● Study material:
`src/sv/cau_pkg.sv`:
```
`timescale 1ns / 1ps
// Shared constants, codes and types for the complex arithmetic unit.
package cau_pkg;

  localparam int WORD_BITS = 32;
  localparam int FRAC_BITS = 16;

  typedef enum logic [1:0] {
    OP_ADD = 2'd0,
    OP_SUB = 2'd1,
    OP_MUL = 2'd2,
    OP_DIV = 2'd3
  } op_t;

  typedef logic [1:0] status_t;

  localparam status_t ST_OK       = 2'd0;
  localparam status_t ST_SAT      = 2'd1;
  localparam status_t ST_DIV_ZERO = 2'd2;

endpackage

```
`src/sv/cau_sat.sv`:
```
`timescale 1ns / 1ps
// Output stage: sign of quotient, result select, saturation and status.
module cau_sat import cau_pkg::*; #(
  parameter int W = WORD_BITS,
  parameter int F = FRAC_BITS,
  localparam int SW = 2*W + 1,
  localparam int NW = SW + F
) (
  input  logic                clk,
  input  logic                rst_n,
  input  logic                en,
  input  logic                in_valid,
  input  op_t                 in_op,
  input  logic                in_dz,
  input  logic                in_neg_re,
  input  logic                in_neg_im,
  input  logic signed [SW-1:0] in_alt_re,
  input  logic signed [SW-1:0] in_alt_im,
  input  logic [NW-1:0]       in_quo_re,
  input  logic [NW-1:0]       in_quo_im,
  output logic                out_valid_r,
  output logic signed [W-1:0] out_res_re_r,
  output logic signed [W-1:0] out_res_im_r,
  output status_t             out_status_r
);

  localparam logic signed [NW:0] VMAX = {{(NW-W+2){1'b0}}, {(W-1){1'b1}}};
  localparam logic signed [NW:0] VMIN = {{(NW-W+2){1'b1}}, {(W-1){1'b0}}};

  logic signed [NW:0]  v_re, v_im;
  logic signed [W-1:0] s_re, s_im;
  logic                hi_re, lo_re, hi_im, lo_im;

  always_comb begin
    if (in_op == OP_DIV) begin
      v_re = in_neg_re ? -$signed({1'b0, in_quo_re}) : $signed({1'b0, in_quo_re});
      v_im = in_neg_im ? -$signed({1'b0, in_quo_im}) : $signed({1'b0, in_quo_im});
    end else begin
      v_re = {{(NW+1-SW){in_alt_re[SW-1]}}, in_alt_re};
      v_im = {{(NW+1-SW){in_alt_im[SW-1]}}, in_alt_im};
    end
    hi_re = v_re > VMAX;
    lo_re = v_re < VMIN;
    hi_im = v_im > VMAX;
    lo_im = v_im < VMIN;
    s_re  = hi_re ? VMAX[W-1:0] : (lo_re ? VMIN[W-1:0] : v_re[W-1:0]);
    s_im  = hi_im ? VMAX[W-1:0] : (lo_im ? VMIN[W-1:0] : v_im[W-1:0]);
  end

  always_ff @(posedge clk) begin
    if (!rst_n) begin
      out_valid_r <= 1'b0;
    end else if (en) begin
      out_valid_r <= in_valid;
    end
  end

  always_ff @(posedge clk) begin
    if (en) begin
      if (in_op == OP_DIV && in_dz) begin
        out_res_re_r <= '0;
        out_res_im_r <= '0;
        out_status_r <= ST_DIV_ZERO;
      end else begin
        out_res_re_r <= s_re;
        out_res_im_r <= s_im;
        out_status_r <= (hi_re || lo_re || hi_im || lo_im) ? ST_SAT : ST_OK;
      end
    end
  end

endmodule

```
`config.mk`:
```
export PLATFORM = sky130hd
export DESIGN_NAME = cau_sat
export DESIGN_NICKNAME = d
export VERILOG_FILES = /design/src/sv/cau_pkg.sv /design/src/sv/cau_sat.sv
export SDC_FILE = /design/constraint.sdc
export NUM_CORES = 1
export LEC_CHECK = 0
export BUFFER_PORTS_ARGS = -buffer_cell sky130_fd_sc_hd__buf_2
export CAP_MARGIN = 20
export CORE_MARGIN = 5
export CORE_UTILIZATION = 50
export CTS_CLUSTER_SIZE = 28
export DETAILED_ROUTE_END_ITERATION = 8
export HOLD_SLACK_MARGIN = 0.02
export PLACE_DENSITY = 0.87
export SYNTH_ARGS = -nofsm -noshare
export SYNTH_HDL_FRONTEND = slang
export SYNTH_SLANG_ARGS = --single-unit
```
`constraint.sdc`:
```
create_clock -name clk -period 11.25 [get_ports clk]
set_clock_uncertainty 0.1 [all_clocks]
set_input_delay 2.25 -clock clk [delete_from_list [all_inputs] [get_ports clk]]
set_output_delay 2.25 -clock clk [all_outputs]
set_load 0.005 [all_outputs]
```
; Word-level counts from Yosys, hierarchy flattened
; Index checks and enable logic that the tools add are counted.
; Widths: inputs -> output; s select.
[totals]
ff_bits = 67
out_inout_bits = 67
word_cells = 28
[op_classes]
addsub = 2
n_lt_le_gt_ge = 4
n_eq_ne = 1
muxes = 9
n_reduce_logical = 6
[op_table]
columns = operator, count
row1 = $mux 82, 4
row2 = $gt 82x32->1 const B, 2
row3 = $lt 82x32->1 const B, 2
row4 = $neg 81->82, 2
row5 = $mux 32, 2
row6 = $mux 31, 2
row7 = $reduce_or 2->1, 2
row8 = $logic_or 1x1->1, 3
row9 = $eq 2x2->1 const B, 1
row10 = $logic_and 1x1->1, 1
row11 = $mux 1, 1

; Logic depth before layout (Yosys ltp)
; Gate-level depths: netlist (run 1).
[logic_depth]
word_depth = 8
depth_mapped = 16
ltp_nobuf = 13

; Least setup slack after synthesis (run 1)
; No wires, ideal clock.
[synth_path]
path_type = input-to-reg
from = in in_quo_im[8]
to = reg out_res_im_r[14] (data pin)
setup_time_ns = 0.258
arrival_ns = 5.851
required_ns = 10.892
setup_slack_ns = 5.040
path_stages = 15
cell_sequence = or4_4 > or3_1 > buf_2 > or4_1 > clkbuf_1 > or4_4 > o41ai_4 > mux2i_1 > o41ai_1 > and4_1 > a31o_2 > buf_6 > buf_6 > a31o_2 > a21oi_1
[synth_between]
elab_chain_cells = 6
word_cells_on_any_way = 7
[synth_lines]
columns = item, line
row1 = "start, declared", cau_sat.sv:20  ; input logic [NW-1:0] in_quo_im,
row2 = $neg 81->82, cau_sat.sv:37  ; v_im = in_neg_im ? -$signed({1'b0, in_quo_im}) : $signed({1'b0, in_quo_im});
row3 = $mux 82 *, cau_sat.sv:37
row4 = $mux 82 *, cau_sat.sv:35  ; if (in_op == OP_DIV) begin
row5 = $lt 82x32->1, cau_sat.sv:45  ; lo_im = v_im < VMIN;
row6 = $mux 32, cau_sat.sv:47  ; s_im = hi_im ? VMAX[W-1:0] : (lo_im ? VMIN[W-1:0] : v_im[W-1:0]);
row7 = $mux 31 *, cau_sat.sv:47
row8 = "end signal, assigned", cau_sat.sv:66  ; out_res_im_r <= s_im;
row9 = "end, declared", cau_sat.sv:23  ; output logic signed [W-1:0] out_res_im_r,
; Mark *: on every way between the ends. The rest lies on a longest branch, timed or not.
; A chain may end at the register's enable or synchronous reset.

; Worst setup path after layout (run 1)
[layout_path]
from = in in_quo_im[0]
to = reg out_res_im_r[26] (data pin)
; Same word-level chain as after synthesis.

==> results of run 1 <==
## power breakdown
group	leakage [nW]	internal, mW	switching [mW]
Combinational	3.52	0.142	0.227
Clock	0.123	0.148	0.105
Sequential	0.657	0.309	0.00699
## through the flow
| step | std cells | worst slack [ns] | hold WS (ns) |
|---|---|---|---|
| 6_report | 1864 | 3.72 | 0.432 |
| 5_1_grt | 1864 | 3.33 | 0.499 |
| 4_1_cts | 1860 | 3.89 | 0.431 |
| 3_5_place_dp | 1844 | 3.57 | 0.423 |
| 3_3_place_gp | 1843 | 3.53 | 0.391 |
| 2_1_floorplan | 1307 | 5.04 | 0.407 |
## worst paths after layout
path	from	to	slack [ns]
setup reg to reg	out_valid_r$_SDFFE_PN0P_	out_valid_r$_SDFFE_PN0P_	10.55
hold / removal	out_valid_r$_SDFFE_PN0P_	out_valid_r$_SDFFE_PN0P_	0.43
hold reg to reg	out_valid_r$_SDFFE_PN0P_	out_valid_r$_SDFFE_PN0P_	0.43
setup / recovery	in_quo_im[0]	out_res_im_r[26]$_SDFFCE_PP0P_	3.72
## cell type report
| cell class | instances | area [um2] | share of cell area [%] |
|---|---|---|---|
| inverter | 13 | 48.8 | 0.414 |
| sequential | 67 | 2000 | 17.0 |
| tap | 260 | 325 | 2.76 |
| multi-input combinational | 1127 | 7200 | 61.1 |
| timing repair buffer | 378 | 1930 | 16.4 |
| antenna | 3 | 7.51 | 0.0637 |
| clock inverter | 7 | 43.8 | 0.371 |
| clock buffer | 9 | 225 | 1.91 |
## routing by layer
layer | global-route usage, % | vias to the layer above | share of wire, %
met5 | 0 | - | 0
met4 | 12.2 | 0 | 3.8
met3 | 7.20 | 126 | 12
met2 | 58.9 | 964 | 44
met1 | 51.1 | 5843 | 40
li1 | - | 5732 | -
## worst register-to-register path, stage by stage, from the launching register on
cell and delay (ns):
dfxtp_1 0.31, mux2i_1 0.12, nor2b_1 0.06
## synth_stat cells, drive strengths merged, types with 6 or more instances
library cell  number
xnor2             51
and2               7
or4               33
xor2              91
nand2b             9
and4               9
a31o              23
o21ai             81
nand2             97
nor2             105
a31oi             16
buf               20
inv               13
nor4              66
nor3              66
or3               41
a2111oi            6
a21oi             84
nor4b              9
nor3b             10
clkbuf            80
o31ai             35
o41ai             45
nand3             39
o22ai             27
nand4             42
mux2i             14
edfxtp            66
nand4b             8
o211ai             7
a211oi            15
and3              21
or2               14
## sequential cells by signal, indices dropped and copies added (netlist names)
register	cells
out_res_im_r	32
out_res_re_r	32
out_status_r	2
out_valid_r	1
## kinds of logic after synthesis
logic type      count (synthesis)
compound gates                383
xor+xnor                      142
flops                          67
buf+inv                       113
fa+ha+maj                       2
mux                            14
simple gates                  586
==> impl_metrics.env, run 1 <==
export IMPL_area_growth_pct=22.1
export IMPL_yosysTopAreaCell="edfxtp_1"
export IMPL_syn_num_nets=1610
export IMPL_clkTransAtPathRegs_ns=0.06
export IMPL_synth_distinct_cells=72
export IMPL_path_depth=14
export IMPL_finalMaxSlewViolations=0
export IMPL_drv_cap=0
export IMPL_die_h_um=149
export IMPL_synth_async_sr_flop_share_pct=0
export IMPL_reg2regPathDepth=2
export IMPL_mostFrequentLayoutCells="buf_2 (368), nor2_1 (105), nand2_1 (96)"
export IMPL_critPathSlowestCell="a31o_2"
export IMPL_synth_compound_area_share_pct=26.9
export IMPL_hold_viol=0
export IMPL_cts_buffers_inserted=9
export IMPL_synth_xor_area_share_pct=12.9
export IMPL_vias=12700
export IMPL_antenna_found_initial=3
export IMPL_synth_area_mux_share_pct=1.45
export IMPL_initial_core_util_pct=51.3
export IMPL_ys_ff_latch=67
export IMPL_power_density_nw_per_um2=79.5
export IMPL_fin_area_um2=11800
export IMPL_grt_max_degree=75
export IMPL_period_needed_ns=7.53
export IMPL_cp_end_kind="flop"
export IMPL_cts_sinks=67
export IMPL_grt_overflow=0
export IMPL_cp_top_family="compound AO/OA/AOI/OAI gates"
export IMPL_relSlewSlack_pct=28.7
export IMPL_total_power_mw=0.937
export IMPL_dp_hpwl_um=35100
export IMPL_synth_seq_area_share_pct=20.7
export IMPL_place_area_um2=11500
export IMPL_hold_class="flop to flop"
export IMPL_ys_warnings_count=0
export IMPL_synth_area_per_cell_um2=7.39
export IMPL_drtAntennaViolNets=0
export IMPL_fin_util_pct=62.6
export IMPL_total_leakage_power_nw=4.30
export IMPL_synth_area_top_cells="edfxtp_1 (21%), xor2_1 (8.3%), xnor2_1 (4.6%), a21oi_1 (4.4%), nor4_1 (4.3%)"
export IMPL_hold_depth=2
export IMPL_cts_root_buf="clkbuf_16"
export IMPL_synth_adder_area_share_pct=0.259
export IMPL_ctsResizeCount=0
export IMPL_drtIter0Drc=1610
export IMPL_io_pins=368
export IMPL_cts_setup_buffers=0
export IMPL_path_cells="buf_2 -> inv_1 -> ha_1 -> nor4b_1 -> nand3_1 -> or3_1 -> o41ai_1 -> xor2_1 -> nand2_1 -> a2bb2oi_1 -> a2111oi_0 -> a31o_2 -> nor3b_1 -> a211oi_1"
export IMPL_clk_path_buf_depth=2
export IMPL_fmax_ghz=0.133
export IMPL_status="finished, final reports clean"
export IMPL_wl_per_cell_um=23.5
export IMPL_cp_num_buf_inv=2
export IMPL_clkLatencyLatePin_ns=0.33
export IMPL_die_area_um2=22200
export IMPL_cp_start_kind="primary input"
export IMPL_portBuffers=367
export IMPL_crit_fanout=56
export IMPL_postCtsHoldBufs=0
export IMPL_synth_top_family_by_area="simple AND/OR/NAND/NOR gates"
export IMPL_slowest_delay_ns=0.95
export IMPL_synth_ff_type="edfxtp_1"
export IMPL_crit_type="primary input to flop"
export IMPL_drive_gt1_share_pct=27.5
export IMPL_first_global_vias=11500
export IMPL_period_share_pct=66.9
export IMPL_synth_edff_count=66
export IMPL_grt_first_pass_wirelength_um=66000
export IMPL_die_x_um=149
export IMPL_rsz0062_at_grt="no"
export IMPL_cts_max_level=3
export IMPL_cp_required_ns=11.17
export IMPL_drcViolationCount=0
export IMPL_syn_instance_count=1307
export IMPL_num_rows=50
export IMPL_via_per_inst=6.79
export IMPL_core_area_um2=18800
export IMPL_setup_viol_count_final=0
export IMPL_fill_cells=1725
export IMPL_gp_congestion=1.04
export IMPL_synth_cell_area_um2=9660
export IMPL_track_usage_pct=37.2
export IMPL_cts_tree="done"
export IMPL_wirelength_um=43700
export IMPL_tns_ns=0
export IMPL_synth_simple_gate_area_share_pct=32.9
export IMPL_arrival_ns=7.45
export IMPL_layout_commonest_cell="buf_2"
export IMPL_peakVddDrop_uv=60.7
export IMPL_nets=1899
export IMPL_synth_top_cell_area_share_pct=20.5
export IMPL_worstMarginPinSlew_ns=1.07
export IMPL_dr_pass1_iters=5
Note: power is estimated with default switching activity, not from simulation.
==> inputs of run 2 (changes only) <==
==> constraint.sdc (replaced) <==
create_clock -name clk -period 7.2 [get_ports clk]
set_clock_uncertainty 0.1 [all_clocks]
set_input_delay 1.44 -clock clk [delete_from_list [all_inputs] [get_ports clk]]
set_output_delay 1.44 -clock clk [all_outputs]
set_load 0.005 [all_outputs]
==> run 2 against run 1 <==
  * Register-to-register slack got worse by 4.0 ns
  * Clock-buffer cell count unchanged
  * Non-clock buffer count increased by 12
  * Clock power increased by 79%
  * Sequential share of layout area decreased by 0.21 points
  * Final area increased by 1.3%
  * Worst setup slack got worse by 2.8 ns
  * Final cell count increased by 0.91%
  * Critical path depth decreased by 1
  * Global-route usage decreased by 0.24 points
  * Combinational power increased by 58%
  * Sequential power increased by 57%
  * Highest routed layer unchanged
==> impl_metrics.env, run 2 (synthesis results as in run 1) <==
export IMPL_dr_pass1_iters=7
export IMPL_hold_slack_ns=0.420
export IMPL_io_pins=368
export IMPL_worstMarginPinSlew_ns=1.13
export IMPL_cts_root_buf="clkbuf_16"
export IMPL_die_x_um=149
export IMPL_postCtsHoldBufs=0
export IMPL_reg_top3="out_res_im_r x32, out_res_re_r x32, out_status_r x2"
export IMPL_multiInputGateArea_um2=7200
export IMPL_cts_buffers_inserted=9
export IMPL_grt_first_pass_wirelength_um=65800
export IMPL_track_usage_pct=36.9
export IMPL_die_area_um2=22200
export IMPL_clk_path_buf_depth=2
export IMPL_period_needed_ns=6.30
export IMPL_final_seq_area_um2=2000
export IMPL_finalMaxSlewViolations=0
export IMPL_total_leakage_power_nw=4.39
export IMPL_r2r_setup_slack_ns=6.51
export IMPL_hold_class="flop to flop"
export IMPL_layout_commonest_cell="buf_2"
export IMPL_cp_required_ns=7.15
export IMPL_vias=12700
export IMPL_gp_congestion=1.04
export IMPL_fill_cells=1704
export IMPL_drive_gt1_share_pct=28.0
export IMPL_arrival_ns=6.25
export IMPL_cp_end_kind="flop"
export IMPL_tns_ns=0
export IMPL_ctsResizeCount=0
export IMPL_antenna_found_initial=8
export IMPL_drtIter0Drc=1597
export IMPL_grt_max_degree=75
export IMPL_relSlewSlack_pct=24.1
export IMPL_cts_max_level=3
export IMPL_rsz0062_at_grt="no"
export IMPL_area_growth_pct=23.6
export IMPL_drcViolationCount=0
export IMPL_wl_per_cell_um=23.2
export IMPL_nets=1911
export IMPL_crit_fanout=56
export IMPL_cts_tree="done"
export IMPL_power_density_nw_per_um2=128
export IMPL_dp_hpwl_um=34800
export IMPL_fmax_ghz=0.159
export IMPL_portBuffers=367
export IMPL_num_rows=50
export IMPL_die_h_um=149
export IMPL_mostFrequentLayoutCells="buf_2 (367), nor2_1 (105), nand2_1 (96)"
export IMPL_first_global_vias=11600
export IMPL_cts_sinks=67
export IMPL_setup_viol_count_final=0
export IMPL_drtAntennaViolNets=0
export IMPL_initial_core_util_pct=51.3
export IMPL_cp_start_kind="primary input"
export IMPL_clkLatencyLatePin_ns=0.33
export IMPL_clkTransAtPathRegs_ns=0.05
export IMPL_via_per_inst=6.78
export IMPL_period_share_pct=87.5
export IMPL_grt_overflow=0
export IMPL_core_area_um2=18800
export IMPL_peakVddDrop_uv=118
export IMPL_drv_cap=0
export IMPL_cts_setup_buffers=0
export IMPL_wirelength_um=43700
export IMPL_crit_type="primary input to flop"
export IMPL_status="finished, final reports clean"
export IMPL_hold_viol=0
[run 2: changes by cell type in the layout (fill, tap and decap cells not counted), sizes merged]
cell | before | now
diode | 3 | 9
clkbuf | 10 | 9
clkinv | 3 | 4
buf | 377 | 390
clkinvlp | 3 | 0
inv | 14 | 13
bufinv | 0 | 2
[run 2: per-layer routing]
layer / vias to the layer above / share of wire (%) / GRT usage (%) / routed length (um)
li1: 5760 / - / - / -
met1: 5833 / 39 / 50.4 / 17000
met2: 1028 / 45 / 58.8 / 19600
met3: 125 / 12 / 6.23 / 5390
met4: 0 / 3.8 / 13.9 / 1650
met5: - / 0 / 0 / 0
[run 2: layout make-up]
| cell class | count | share of cell area, % |
|---|---|---|
| tap | 260 | 2.73 |
| clock buffer | 9 | 1.89 |
| sequential | 67 | 16.8 |
| clock inverter | 6 | 0.681 |
| antenna | 9 | 0.189 |
| multi-input combinational | 1127 | 60.3 |
| inverter | 13 | 0.409 |
| timing repair buffer | 390 | 17.0 |
[run 2: path summary, 6_finish.rpt]
check                           start                        endpoint  cells after the start
max                      in_quo_im[8]  out_res_im_r[26]$_SDFFCE_PP0P_                     13
min          out_valid_r$_SDFFE_PN0P_        out_valid_r$_SDFFE_PN0P_                      2
min reg2reg  out_valid_r$_SDFFE_PN0P_        out_valid_r$_SDFFE_PN0P_                      2
max reg2reg  out_valid_r$_SDFFE_PN0P_        out_valid_r$_SDFFE_PN0P_                      2
[run 2: worst max-delay path: stages]
cell	delay, ns
buf_2	0.12
or4_4	0.57
or3_1	0.48
or4_1	0.86
or4_4	0.61
o41ai_4	0.23
mux2i_1	0.15
o41ai_1	0.50
and4_1	0.27
a31o_2	0.18
buf_4	0.44
nor3b_1	0.29
a211oi_1	0.08
[run 2: stage by stage]
stage                     util, %  setup WS [ns]  cells  instance area (um2)  power, mW
after floorplan                 -           1.80   1307                 9660      0.789
after global placement       61.5          0.835   1856                11600       1.05
after detailed placement     61.5          0.750   1856                11600       1.06
after CTS                    63.1           1.09   1871                11900       1.51
after global routing         63.4          0.825   1880                11900       1.59
final                        63.4          0.900   1881                11900       1.53
[run 2: power breakdown]
group	switching (mW)	total (mW)	internal [mW]
Sequential	0.0116	0.495	0.483
Combinational	0.357	0.581	0.224
Clock	0.154	0.453	0.298
Total	0.523	1.53	1.00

● Work order: Work out the number of lines in the listing above that hold the string "placement". Reply with that number only.

● Task output: 2